Implementation of ``Beyond Bags of Features: Spatial Pyramid Matching for Recognizing Natural Scene Categories'' by Lazebnik, et al. More...
#include "Neuro/GistEstimator.H"
#include "SIFT/Keypoint.H"
#include "Neuro/NeuroSimEvents.H"
#include <ostream>
#include <list>
#include <string>
Go to the source code of this file.
Classes | |
class | GistEstimatorBeyondBoF |
Gist estimator for ``Beyond Bags of Features ...'' by Lazebnik, et al. More... | |
struct | GistEstimatorBeyondBoF::SiftDescriptor |
Functions | |
std::ostream & | operator<< (std::ostream &, const GistEstimatorBeyondBoF::SiftDescriptor &) |
Implementation of ``Beyond Bags of Features: Spatial Pyramid Matching for Recognizing Natural Scene Categories'' by Lazebnik, et al.
The GistEstimatorBeyondBoF class implements the following paper within the INVT framework:
Lazebnik, S., Schmid, C., Ponce, J. Beyond Bags of Features: Spatial Pyramid Matching for Recognizing Natural Scene Catgories CVPR, 2006.
In the paper, the authors describe the use of weak features (oriented edge points) and strong features (SIFT descriptors) as the basis for classifying images. In this implementation, however, we only concern ourselves with strong features clustered into 200 categories (i.e., the vocabulary size is 200 ``words''). Furthermore, we restrict the spatial pyramid used as part of the matching process to 2 levels.
We restrict ourselves to the above configuration because, as Lazebnik et al. report, it yields the best results (actually, a vocabulary size of 400 is better, but not by much).
To compute the gist vector for an image, we first divide the image into 16x16 pixel patches and compute SIFT descriptors for each of these patches. We then assign these descriptors to bins corresponding to the nearest of the 200 SIFT descriptors (vocabulary) gleaned from the training phase. This grid of SIFT descriptor indices is then converted into a feature map that specifies the grid coordinates for each of the 200 feature types. This map allows us to compute the multi-level histograms as described in the paper. The gist vectors we are interested in are simply the concatenation of all the multi-level histograms into a flat array of numbers.

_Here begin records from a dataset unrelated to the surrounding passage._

What follows belongs to an exercise in optimizing a design on an open flow for small area; a production flow would make more cautious choices. The RTL was checked by simulation tests, not by an equivalence proof against the original design. Power is estimated from default activity; no workload was simulated.

==> module gpu_htiming, before the edit <==
module gpu_htiming (
    input  wire       clk,
    input  wire       rst,
    output wire       sync_n,
    output wire       drawing,
    output wire       overflow,
    output wire       act,           
    output reg  [9:0] coord
);
    reg [7:0] hb;
    assign act = (hb == 8'd88) & (coord <= 10'd800);
    wire bp    = ~hb[7] & ~(hb[6] & (hb[5] | (hb[4] & hb[3])));    
    wire c_end = (coord == 10'd800);
    assign overflow = (hb == 8'd255);
    assign drawing  = (hb == 8'd87) | (act & ~c_end);
    assign sync_n   = ~hb[7];
    always @(posedge clk) begin
        if (rst) begin
            hb    <= 8'd128;
            coord <= 10'd0;
        end else begin
            if (!act)
                hb <= hb + 8'd1;
            if (hb == 8'd86)
                coord <= 10'd0;
            else if (act | bp)
                coord <= coord + 10'd1;
        end
    end
endmodule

Once we have these gist vectors, we can classify images using an SVM. The SVM kernel is the histogram intersection function, which takes the gist vectors for the input and training images and returns the sum of the minimums of each dimension (once again, see the paper for the gory details).

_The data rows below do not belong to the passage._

This design comes from an exercise in tuning for small area, a short achievable clock period and few clock cycles per item on the open sky130 flow, not from production work. The RTL was checked by simulation tests, not by an equivalence proof against the original design. No driver is modelled on the clock port, so clocking that relies on it looks cheaper here than on a real chip. No activity file was given, so power comes from the tool's default toggle rates.

==> flow/design.v <==
module permcore (
    input  wire         clk,
    input  wire         rst,           
    input  wire         cmd_valid,
    output wire         cmd_ready,
    input  wire [162:0] cmd,
    output reg          rsp_valid,
    output reg  [1:0]   rsp_status,
    output reg  [63:0]  rsp_data
);
    localparam [1:0] PH_EMPTY = 2'd0, PH_SEEDED = 2'd1, PH_BUILT = 2'd2;
    localparam [1:0] ST_OK = 2'd0, ST_ILLEGAL = 2'd1, ST_PHASE = 2'd2;
    parameter  UPS  = 4;           
    localparam NSTG = (64 + UPS - 1) / UPS;   
    wire [2:0]  op    = cmd[2:0];
    wire [63:0] cmd_x = cmd[66:3];
    wire [31:0] cmd_a = cmd[98:67];
    wire [31:0] cmd_b = cmd[130:99];
    wire [31:0] cmd_c = cmd[162:131];
    function [63:0] rotl;
        input [63:0] x;
        input [11:0] sel;
        reg   [63:0] y, z;
        integer l, i;
        begin
            y = x;
            for (l = 0; l < 3; l = l + 1) begin
                for (i = 0; i < 64; i = i + 1)
                    z[i] = (y[i] & sel[4*l])
                         | (y[(i + 64 - (1 << (2*l))) % 64] & sel[4*l + 1])
                         | (y[(i + 64 - 2 * (1 << (2*l))) % 64] & sel[4*l + 2])
                         | (y[(i + 64 - 3 * (1 << (2*l))) % 64] & sel[4*l + 3]);
                y = z;
            end
            rotl = y;
        end
    endfunction
    function [11:0] onehot3;
        input [5:0] r;
        begin
            onehot3 = {4'b0001 << r[5:4], 4'b0001 << r[3:2], 4'b0001 << r[1:0]};
        end
    endfunction
    function [63:0] window;
        input [7:0] lo;
        input [7:0] hi;
        integer j;
        begin
            for (j = 0; j < 64; j = j + 1) window[j] = (j >= lo) && (j <= hi);
        end
    endfunction
    reg        rdy;
    reg [1:0]  phase;
    reg        building;
    reg [7:0]  bc;
    assign cmd_ready = rdy;
    wire acc = cmd_valid & rdy;
    wire ok_gload = (op == 3'd1) && (phase == PH_EMPTY);
    wire ok_gadv  = (op == 3'd2) && (phase == PH_SEEDED);
    wire ok_build = (op == 3'd3) && (phase == PH_SEEDED);
    wire is_mix   = (op == 3'd4) || (op == 3'd5);
    wire ok_mix   = is_mix && (phase == PH_BUILT);
    wire illegal  = (op == 3'd0) || (op == 3'd6) || (op == 3'd7);
    always @(posedge clk) begin
        if (rst) begin
            rdy      <= 1'b1;
            phase    <= PH_EMPTY;
            building <= 1'b0;
        end else begin
            if (acc && ok_gload) phase <= PH_SEEDED;
            if (acc && ok_build) begin
                phase    <= PH_BUILT;
                building <= 1'b1;
                rdy      <= 1'b0;
            end
            if (building) begin
                if (bc == 8'd127) rdy <= 1'b1;
                if (bc == 8'd128) building <= 1'b0;
            end
        end
    end
    always @(posedge clk)
        if (acc && ok_build) bc <= 8'd0;
        else if (building)   bc <= bc + 8'd1;
    reg [6:0]  ra, rb, rc;
    reg [63:0] state;
    reg        gz;                     
    reg [83:0] g_rot;
    reg [55:0] g_lo, g_hi;
    wire [5:0] A = ra[5:0], B = rb[5:0], Cs = rc[5:0];
    wire eA = ~ra[6], eB = ~rb[6], eC = ~rc[6];
    wire [7:0] A8 = {2'b0, A}, B8 = {2'b0, B}, C8 = {2'b0, Cs};
    wire [7:0] amb  = (A >= B) ? A8 - B8 : 8'd0;             
    wire [7:0] hi67 = (Cs >= B) ? 8'd63 : 8'd63 - B8 + C8;   
    wire       zz   = (ra == 7'd0) || (rb == 7'd0) || (rc == 7'd0);
    always @(posedge clk) begin
        gz <= zz;
        g_rot <= {onehot3(A - B + Cs), onehot3(Cs - B), onehot3(A + Cs), onehot3(Cs),
                  onehot3(A - B), onehot3(6'd0 - B), onehot3(A)};
        g_lo  <= {(zz | ~(eA & eB & eC)) ? 8'hff : C8 + amb,
                  (zz | ~(eB & eC))      ? 8'hff : C8,
                  (zz | ~(eA & eC))      ? 8'hff : A8 + C8,
                  (zz | ~eC)             ? 8'hff : C8,
                  (zz | ~(eA & eB))      ? 8'hff : amb,
                  (zz | ~eB)             ? 8'hff : 8'd0,
                  (zz | ~eA)             ? 8'hff : A8};
        g_hi  <= {hi67, hi67, 8'd63, 8'd63, 8'd63 - B8, 8'd63 - B8, 8'd63};
    end
    reg [63:0] g_out;
    integer t;
    always @(*) begin
        g_out = state & {64{~gz}};
        for (t = 0; t < 7; t = t + 1)
            g_out = g_out ^ (rotl(state, g_rot[12*t +: 12]) & window(g_lo[8*t +: 8], g_hi[8*t +: 8]));
    end
    reg [NSTG-1:0]    p_val, p_an, p_ad;
    reg [2*NSTG-1:0]  p_st;
    reg [64*NSTG-1:0] p_v;
    reg [1:0]         q_val, q_gadv;
    reg [3:0]         q_st;
    wire       built = (phase == PH_BUILT);
    wire [1:0] st_in = illegal ? ST_ILLEGAL :
                       (ok_gload | ok_gadv | ok_build | ok_mix) ? ST_OK : ST_PHASE;
    wire gstep = (q_val[0] & q_gadv[0]) | (building & ~bc[7]);
    always @(posedge clk) begin
        if (acc && ok_gload) begin
            state <= cmd_x;
            ra <= {|cmd_a[31:6], cmd_a[5:0]};
            rb <= {|cmd_b[31:6], cmd_b[5:0]};
            rc <= {|cmd_c[31:6], cmd_c[5:0]};
        end else if (gstep)
            state <= g_out;
    end
    reg [4095:0] tbl;        
    reg [63:0]   C, Cp;
    wire        b_load = building & bc[0] & ~bc[7];             
    wire        b_xor  = building & ~bc[0] & (bc != 8'd0);      
    wire [5:0]  bj     = bc[6:1];
    reg  [63:0] below, above;
    integer q;
    always @(*)
        for (q = 0; q < 64; q = q + 1) begin
            below[q] = (q < bj);
            above[q] = (q > bj);
        end
    always @(posedge clk) begin
        if (acc && ok_build) begin
            C  <= 64'd0;
            Cp <= 64'd0;
        end else if (b_load) begin
            C  <= C  ^ (~state & above);
            Cp <= Cp ^ (~state & below);
        end
        if (b_load)
            tbl <= {state, tbl[4095:64]};
        else if (b_xor)
            tbl[4095:4032] <= tbl[4095:4032] ^ state;
    end
    reg [64*NSTG-1:0] seg_out;
    reg [63:0] v, o;
    reg [UPS-1:0] s, sn, sd;
    reg x;
    integer g, i, j, b, kk, qq, lo;
    always @(*) begin
        for (g = 0; g < NSTG; g = g + 1) begin
            lo = UPS*g;
            v = p_v[64*g +: 64];
            s = {UPS{1'b0}};
            sn = {UPS{1'b0}};
            sd = {UPS{1'b0}};
            for (i = 0; i < UPS; i = i + 1) if (UPS*g + i < 64) begin
                kk = lo + i;
                x = p_ad[g] ? v[63-kk] : v[kk];
                for (j = 0; j < i; j = j + 1) begin
                    qq = lo + j;
                    x = x ^ (s[j] & (p_ad[g] ? tbl[64*(63-qq) + 63 - kk] : tbl[64*qq + kk]));
                end
                s[i]  = x;
                sn[i] = x & p_an[g];
                sd[i] = x & p_ad[g];
            end
            for (b = 0; b < 64; b = b + 1) begin
                o[b] = v[b];
                for (j = 0; j < UPS; j = j + 1) if (UPS*g + j < 64) begin
                    qq = lo + j;
                    o[b] = o[b] ^ ((sn[j] & (b != qq) & tbl[64*qq + b])
                                 | (sd[j] & (b != 63 - qq) & tbl[64*(63-qq) + b]));
                end
            end
            seg_out[64*g +: 64] = o;
        end
    end
    wire [63:0] last = seg_out[64*(NSTG-1) +: 64];
    always @(posedge clk) begin
        if (rst) begin
            p_val     <= {NSTG{1'b0}};
            q_val     <= 2'b00;
            rsp_valid <= 1'b0;
        end else begin
            p_val     <= {p_val[NSTG-2:0], acc & built};
            q_val     <= {q_val[0], acc & ~built};
            rsp_valid <= p_val[NSTG-1] | q_val[1];
        end
        p_st   <= {p_st[2*NSTG-3:0], st_in};
        p_an   <= {p_an[NSTG-2:0], ok_mix & ~op[0]};
        p_ad   <= {p_ad[NSTG-2:0], ok_mix & op[0]};
        q_st   <= {q_st[1:0], st_in};
        q_gadv <= {q_gadv[0], ok_gadv};
        p_v[63:0] <= cmd_x ^ (op[0] ? Cp : C);
        p_v[64*NSTG-1:64] <= seg_out[64*(NSTG-1)-1:0];
        rsp_status <= p_val[NSTG-1] ? p_st[2*NSTG-1 -: 2] : q_st[3:2];
        rsp_data   <= ({64{p_val[NSTG-1] & (p_an[NSTG-1] | p_ad[NSTG-1])}} & (last ^ (p_ad[NSTG-1] ? C : Cp)))
                    | ({64{q_val[1] & q_gadv[1]}} & state);
    end
endmodule
Settings: LEC_CHECK=0, CAP_MARGIN=30, CORE_MARGIN=2, CORE_UTILIZATION=55, CTS_CLUSTER_DIAMETER=100, CTS_CLUSTER_SIZE=24, SLEW_MARGIN=30; clock period 12.0 ns.
standard.sh (not shown) runs the stock make flow with config.mk's settings and CLKGATE_MAP_FILE= SYNTH_SCRIPT=/design/flow/synth_recipe.tcl, a recipe that flattens the netlist after the stock synthesis.
==> flow/flow/run.sh <==
#!/bin/bash
# The standard layout, with timing repair aimed well below the clock period
# (repair_timing works until every path has SETUP_SLACK_MARGIN ns of slack),
# long nets buffered after CTS, and extra antenna repair after global and
# after detailed routing.
set -euo pipefail
export POST_CTS_TCL="$PWD/flow/cts_post.tcl"
export POST_GLOBAL_ROUTE_TCL="$PWD/flow/grt_post.tcl"
export POST_DETAIL_ROUTE_TCL="$PWD/flow/drt_post.tcl"
bash standard.sh SETUP_SLACK_MARGIN=7.9 MAX_REPAIR_ANTENNAS_ITER_DRT=1 finish > flow_standard.log 2>&1
==> flow/flow/cts_post.tcl <==
# After clock tree synthesis: buffer every net longer than 400 um, so that
# no routed wire is long enough to break the antenna rules, then legalize.
estimate_parasitics -placement
repair_design -max_wire_length 400 -slew_margin 30 -cap_margin 30
detailed_placement
check_placement -verbose
==> flow/flow/drt_post.tcl <==
# After detailed routing and ORFS's own antenna loop: while antenna
# violations remain, add diodes (with a margin) and route again.
set my_iter 0
while { [check_antennas] && $my_iter < 8 } {
  repair_antennas -ratio_margin 30
  detailed_route {*}$::all_args
  incr my_iter
}
==> flow/flow/grt_post.tcl <==
repair_antennas -iterations 5 -ratio_margin 50
check_placement -verbose
check_antennas
Testbench counts at the start, summed over its fixed seeds: cycles 3,224, items 2,048.
Edit:
--- a/flow/flow/run.sh
+++ b/flow/flow/run.sh
@@ -3,3 +3,2 @@
-# (repair_timing works until every path has SETUP_SLACK_MARGIN ns of slack),
-# long nets buffered after CTS, and extra antenna repair after global and
-# after detailed routing.
+# (repair_timing works until every path has SETUP_SLACK_MARGIN ns of slack)
+# and extra antenna repair after global and after detailed routing.
@@ -7 +5,0 @@
-export POST_CTS_TCL="$PWD/flow/cts_post.tcl"
removed: flow/flow/cts_post.tcl
Result: Power stays flat. Sequential share of layout area is higher by 0.89 points. Maximum frequency falls by 0.57%. Global-route usage goes down by 0.16 points. Combinational power fell by about 1%. Worst setup slack loses 25 ps. Wire length is lower by 0.45%.

what the ideal ports hide:
In the flow no input, the clock included, has a driving cell. The finished layouts below were timed again as built, in two steps.
Step 1 assumes that a clkbuf_16 drives the clock port and a buf_2 every other input.
Step 2 adds t to the input delays and takes it off the output delays; t is the mean of the earliest and latest rising clock arrival at the registers after step 1. Input paths then give back, and output paths get back, about the clock's delay inside the block.
Three values: ideal, step 1, step 2; two values: the first two.
run | t, ns | setup slack, ns | hold slack, ns | worst setup path at the end | slew at the worst register clock pin (ns)
the first run | 1.153 | 7.656 / 7.656 / 6.905 | 0.328 / 0.328 / 0.328 | input to register | 0.11 / 0.11
the second run | 1.137 | 7.631 / 7.631 / 6.941 | 0.335 / 0.335 / 0.335 | input to register | 0.11 / 0.11
After both steps setup and hold are still met in every run listed. For the first run, which loses most, drivers alone change the setup slack by 0.000 ns; drivers and shift together by -0.751 ns.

This class, viz., GistEstimatorBeyondBoF, only computes gist vectors (i.e., normalized multi-level histograms) given the 200 ``word'' vocabulary of SIFT descriptors to serve as the bins for the histograms. The actual training and classification must be performed by client programs. To assist with the training process, however, this class sports a training mode in which it does not require the SIFT descriptors database. Instead, in training mode, it simply returns the raw grid of SIFT descriptors for the images it is supplied. This allows clients to store those descriptors for clustering, etc.
Definition in file GistEstimatorBeyondBoF.H.